# EXERCISE PROMPT
With both ends included, repeat exactly the lines of the entries below from the one containing "antenna_found_initial: 0" down to the one containing "[afterwards: timing with", and no others.

Segment Start: TASK DATA

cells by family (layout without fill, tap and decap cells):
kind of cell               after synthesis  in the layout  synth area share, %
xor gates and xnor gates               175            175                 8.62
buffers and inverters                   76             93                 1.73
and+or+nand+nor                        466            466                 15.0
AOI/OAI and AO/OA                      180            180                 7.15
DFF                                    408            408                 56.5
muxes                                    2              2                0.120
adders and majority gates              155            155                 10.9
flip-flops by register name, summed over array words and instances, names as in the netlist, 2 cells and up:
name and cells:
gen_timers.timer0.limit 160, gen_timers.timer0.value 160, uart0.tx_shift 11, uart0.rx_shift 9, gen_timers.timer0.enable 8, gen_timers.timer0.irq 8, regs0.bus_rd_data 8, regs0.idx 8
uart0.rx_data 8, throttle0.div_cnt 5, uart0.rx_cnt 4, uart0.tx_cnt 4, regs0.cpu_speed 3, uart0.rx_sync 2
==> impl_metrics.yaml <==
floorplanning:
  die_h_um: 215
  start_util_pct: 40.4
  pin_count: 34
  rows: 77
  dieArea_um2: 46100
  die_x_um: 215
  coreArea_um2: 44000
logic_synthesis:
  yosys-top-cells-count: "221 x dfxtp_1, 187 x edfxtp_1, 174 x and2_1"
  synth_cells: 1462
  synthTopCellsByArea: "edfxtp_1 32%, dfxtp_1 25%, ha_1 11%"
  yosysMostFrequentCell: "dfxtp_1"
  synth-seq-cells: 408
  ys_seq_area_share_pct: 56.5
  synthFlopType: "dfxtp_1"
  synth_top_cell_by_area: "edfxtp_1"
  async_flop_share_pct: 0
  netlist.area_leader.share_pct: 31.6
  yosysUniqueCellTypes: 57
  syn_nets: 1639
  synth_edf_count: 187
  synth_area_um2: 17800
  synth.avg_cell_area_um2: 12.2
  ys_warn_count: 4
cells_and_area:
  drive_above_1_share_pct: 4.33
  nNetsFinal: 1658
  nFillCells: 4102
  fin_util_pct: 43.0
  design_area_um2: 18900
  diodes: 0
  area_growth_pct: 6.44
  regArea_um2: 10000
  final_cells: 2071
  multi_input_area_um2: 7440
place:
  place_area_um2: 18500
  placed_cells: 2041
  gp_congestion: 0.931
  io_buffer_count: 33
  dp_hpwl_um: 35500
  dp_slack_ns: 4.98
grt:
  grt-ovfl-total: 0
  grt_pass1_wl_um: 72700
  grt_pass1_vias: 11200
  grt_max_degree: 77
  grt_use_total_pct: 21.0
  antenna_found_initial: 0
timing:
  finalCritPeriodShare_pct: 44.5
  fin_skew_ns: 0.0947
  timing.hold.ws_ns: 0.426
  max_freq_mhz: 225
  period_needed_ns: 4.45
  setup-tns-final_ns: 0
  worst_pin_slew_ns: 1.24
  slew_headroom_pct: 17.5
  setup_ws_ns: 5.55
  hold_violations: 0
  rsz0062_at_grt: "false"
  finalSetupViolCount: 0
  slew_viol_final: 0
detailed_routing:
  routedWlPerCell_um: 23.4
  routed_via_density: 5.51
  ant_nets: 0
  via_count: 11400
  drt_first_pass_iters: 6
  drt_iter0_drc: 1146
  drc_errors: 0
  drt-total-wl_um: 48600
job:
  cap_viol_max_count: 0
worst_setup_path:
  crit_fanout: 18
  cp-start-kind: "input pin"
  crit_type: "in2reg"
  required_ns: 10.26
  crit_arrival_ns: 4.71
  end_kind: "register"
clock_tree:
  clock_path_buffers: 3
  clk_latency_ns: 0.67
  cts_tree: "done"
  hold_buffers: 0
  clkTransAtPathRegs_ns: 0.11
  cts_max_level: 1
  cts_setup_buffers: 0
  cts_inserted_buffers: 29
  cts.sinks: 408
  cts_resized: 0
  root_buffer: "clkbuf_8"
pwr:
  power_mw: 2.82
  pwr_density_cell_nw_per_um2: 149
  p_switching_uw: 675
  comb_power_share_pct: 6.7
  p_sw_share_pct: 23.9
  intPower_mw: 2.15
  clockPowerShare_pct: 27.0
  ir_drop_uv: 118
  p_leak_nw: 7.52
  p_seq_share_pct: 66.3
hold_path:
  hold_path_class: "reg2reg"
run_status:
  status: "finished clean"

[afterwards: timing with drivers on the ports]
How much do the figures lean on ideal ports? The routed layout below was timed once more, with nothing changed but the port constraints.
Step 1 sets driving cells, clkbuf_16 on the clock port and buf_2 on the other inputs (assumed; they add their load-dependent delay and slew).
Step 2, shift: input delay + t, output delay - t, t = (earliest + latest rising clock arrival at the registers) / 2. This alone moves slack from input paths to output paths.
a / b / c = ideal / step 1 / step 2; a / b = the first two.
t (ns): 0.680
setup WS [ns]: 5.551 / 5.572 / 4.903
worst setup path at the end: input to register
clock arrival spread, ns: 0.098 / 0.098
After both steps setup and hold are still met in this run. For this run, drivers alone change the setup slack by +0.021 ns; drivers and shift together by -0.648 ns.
This design comes from an exercise in tuning for small area and a short achievable clock period on the open sky130 flow, not from production work. At most, simulation tests tie the RTL to the original design; equivalence was not proved. Function not checked in run 1: the RTL went through the layout flow alone.

==> flow/design.v, too long to show whole: its modules and the start of the top module <==
// module csa_fa: 10 lines
// module csa_ha: 9 lines
// module iq_upconverter: 1132 lines
module iq_upconverter (
  input  logic        clk,
  input  logic        rstn,
  input  logic        en,
  input  logic [11:0] i_data,
  input  logic [11:0] q_data,
  output logic        if_valid,
  output logic [11:0] if_data
);
  // ...
==> flow/flow/run.sh <==
#!/bin/bash
# Layout: the standard ORFS flow (standard.sh), with two changes:
#  - the port buffers are sky130_fd_sc_hd__buf_4 cells instead of the
#    resizer's default choice (a delay cell);
#  - the repair steps may resize a cell to any drive strength, not only to a
#    cell with the same footprint.
# The output of each tool goes to the ORFS logs under orfs/logs; make's own
# output goes to standard.log here.
set -euo pipefail
bash standard.sh MATCH_CELL_FOOTPRINT=0 \
  "BUFFER_PORTS_ARGS=-buffer_cell sky130_fd_sc_hd__buf_4" \
  finish > standard.log 2>&1
==> flow/standard.sh <==
#!/bin/bash
# synth_recipe.tcl (not shown) runs the flow's synth.tcl, then flattens the netlist and writes it again
# the make line also repeats each setting of config.mk as NAME=value (left out here)
make -C /OpenROAD-flow-scripts/flow DESIGN_CONFIG=/design/flow/config.mk WORK_HOME=/design/flow/orfs CLKGATE_MAP_FILE= SYNTH_SCRIPT=/design/flow/synth_recipe.tcl "${@:-finish}"
==> flow/config.mk <==
export PLATFORM = sky130hd
export DESIGN_NAME = iq_upconverter
export DESIGN_NICKNAME = iq_upconverter
export VERILOG_FILES = /design/flow/design.v
export SDC_FILE = /design/flow/constraint.sdc
export NUM_CORES = 4
export LEC_CHECK = 0
export CAP_MARGIN = 20
export CORE_MARGIN = 2
export CORE_UTILIZATION = 40
export CTS_BUF_LIST = sky130_fd_sc_hd__clkbuf_4 sky130_fd_sc_hd__clkbuf_8
export SETUP_SLACK_MARGIN = 3.45
export SLEW_MARGIN = 20
export SYNTH_HIERARCHICAL = 1
==> flow/constraint.sdc <==
create_clock -name core_clock -period 6.0 [get_ports {clk}]
set_input_delay 1.2000 -clock core_clock [delete_from_list [all_inputs] [get_ports {clk}]]
set_output_delay 1.2000 -clock core_clock [all_outputs]
set_load 0.01 [all_outputs]
What follows belongs to an exercise in optimizing a design on an open flow for small area; a production flow would make more cautious choices.
Function was checked by simulation only, so behaviour that the tests miss may differ from the original.

Design snake_top, start of the top module:
module snake_top (
    input  logic        clk25,
    input  logic        rst_n,
    input  logic        key_strobe,
    input  logic [7:0]  key_code,
    input  logic        step,
    input  logic [19:0] pix,
    output logic [11:0] rgb,
    output logic [12:0] head,
    output logic [12:0] apple,
    output logic [6:0]  score,
    output logic        dead
);
Size: roughly 8100 µm² of cells after synthesis.
clock: 10.0 ns
lec_check: 0
abc_area: 1
cap_margin: 20
core_margin: 2
core_utilization: 40
cts_buf_list: sky130_fd_sc_hd__clkbuf_8
gpl_timing_driven: 0
place_density: 0.6
slew_margin: 20
standard.sh (not shown) runs the stock make flow with config.mk's settings and CLKGATE_MAP_FILE= SYNTH_SCRIPT=/design/flow/synth_recipe.tcl, a recipe that flattens the netlist after the stock synthesis.
==> flow/flow/run.sh <==
#!/bin/bash
# ORFS layout through standard.sh, with these changes to how it is made:
#  - synthesis: ABC maps the pixel path (pix -> rgb registers) for delay and
#    everything else for area (abc_pix.script, abc_area.script, ABC_AREA 1);
#  - port buffers are buf_1 cells;
#  - CTS inserts no dummy loads.
set -uo pipefail
rm -rf scripts_mod
cp -r "$FLOW_HOME/scripts" scripts_mod
cp flow/abc_area.script flow/abc_pix.script scripts_mod/
python3 flow/patch_synth.py scripts_mod/synth.tcl > patch.log 2>&1 || exit 1
export SCRIPTS_DIR=$PWD/scripts_mod
export BUFFER_PORTS_ARGS="-buffer_cell sky130_fd_sc_hd__buf_1"
export CTS_ARGS="-sink_clustering_enable -repair_clock_nets -dont_use_dummy_load"
bash standard.sh > standard.log 2>&1
==> flow/flow/abc_area.script <==
strash
dch
amap
topo
stime -c
==> flow/flow/abc_pix.script <==
strash
dch
map -D 2000
topo
==> flow/flow/patch_synth.py <==
# Patch a copy of ORFS's synth.tcl: map the logic in the pixel input's cone
# (pix -> rgb registers) with a delay-driven ABC script first, then the rest
# with the area script.
import sys
p = sys.argv[1]
s = open(p).read()
old = "  log_cmd abc {*}$abc_args\n"
new = '''  set a_pix [lreplace $abc_args 1 1 $::env(SCRIPTS_DIR)/abc_pix.script]
  select -set pixl w:pix %co* t:sky130_fd_sc_hd__* %d
  log_cmd abc {*}$a_pix @pixl
  select -clear
  log_cmd abc {*}$abc_args
'''
assert s.count(old) == 1
open(p, 'w').write(s.replace(old, new))
The starting point went through all stages and came out clean.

Segment End: TASK DATA

# ANSWER TO THE PROBLEM
  antenna_found_initial: 0
timing:
  finalCritPeriodShare_pct: 44.5
  fin_skew_ns: 0.0947
  timing.hold.ws_ns: 0.426
  max_freq_mhz: 225
  period_needed_ns: 4.45
  setup-tns-final_ns: 0
  worst_pin_slew_ns: 1.24
  slew_headroom_pct: 17.5
  setup_ws_ns: 5.55
  hold_violations: 0
  rsz0062_at_grt: "false"
  finalSetupViolCount: 0
  slew_viol_final: 0
detailed_routing:
  routedWlPerCell_um: 23.4
  routed_via_density: 5.51
  ant_nets: 0
  via_count: 11400
  drt_first_pass_iters: 6
  drt_iter0_drc: 1146
  drc_errors: 0
  drt-total-wl_um: 48600
job:
  cap_viol_max_count: 0
worst_setup_path:
  crit_fanout: 18
  cp-start-kind: "input pin"
  crit_type: "in2reg"
  required_ns: 10.26
  crit_arrival_ns: 4.71
  end_kind: "register"
clock_tree:
  clock_path_buffers: 3
  clk_latency_ns: 0.67
  cts_tree: "done"
  hold_buffers: 0
  clkTransAtPathRegs_ns: 0.11
  cts_max_level: 1
  cts_setup_buffers: 0
  cts_inserted_buffers: 29
  cts.sinks: 408
  cts_resized: 0
  root_buffer: "clkbuf_8"
pwr:
  power_mw: 2.82
  pwr_density_cell_nw_per_um2: 149
  p_switching_uw: 675
  comb_power_share_pct: 6.7
  p_sw_share_pct: 23.9
  intPower_mw: 2.15
  clockPowerShare_pct: 27.0
  ir_drop_uv: 118
  p_leak_nw: 7.52
  p_seq_share_pct: 66.3
hold_path:
  hold_path_class: "reg2reg"
run_status:
  status: "finished clean"

[afterwards: timing with drivers on the ports]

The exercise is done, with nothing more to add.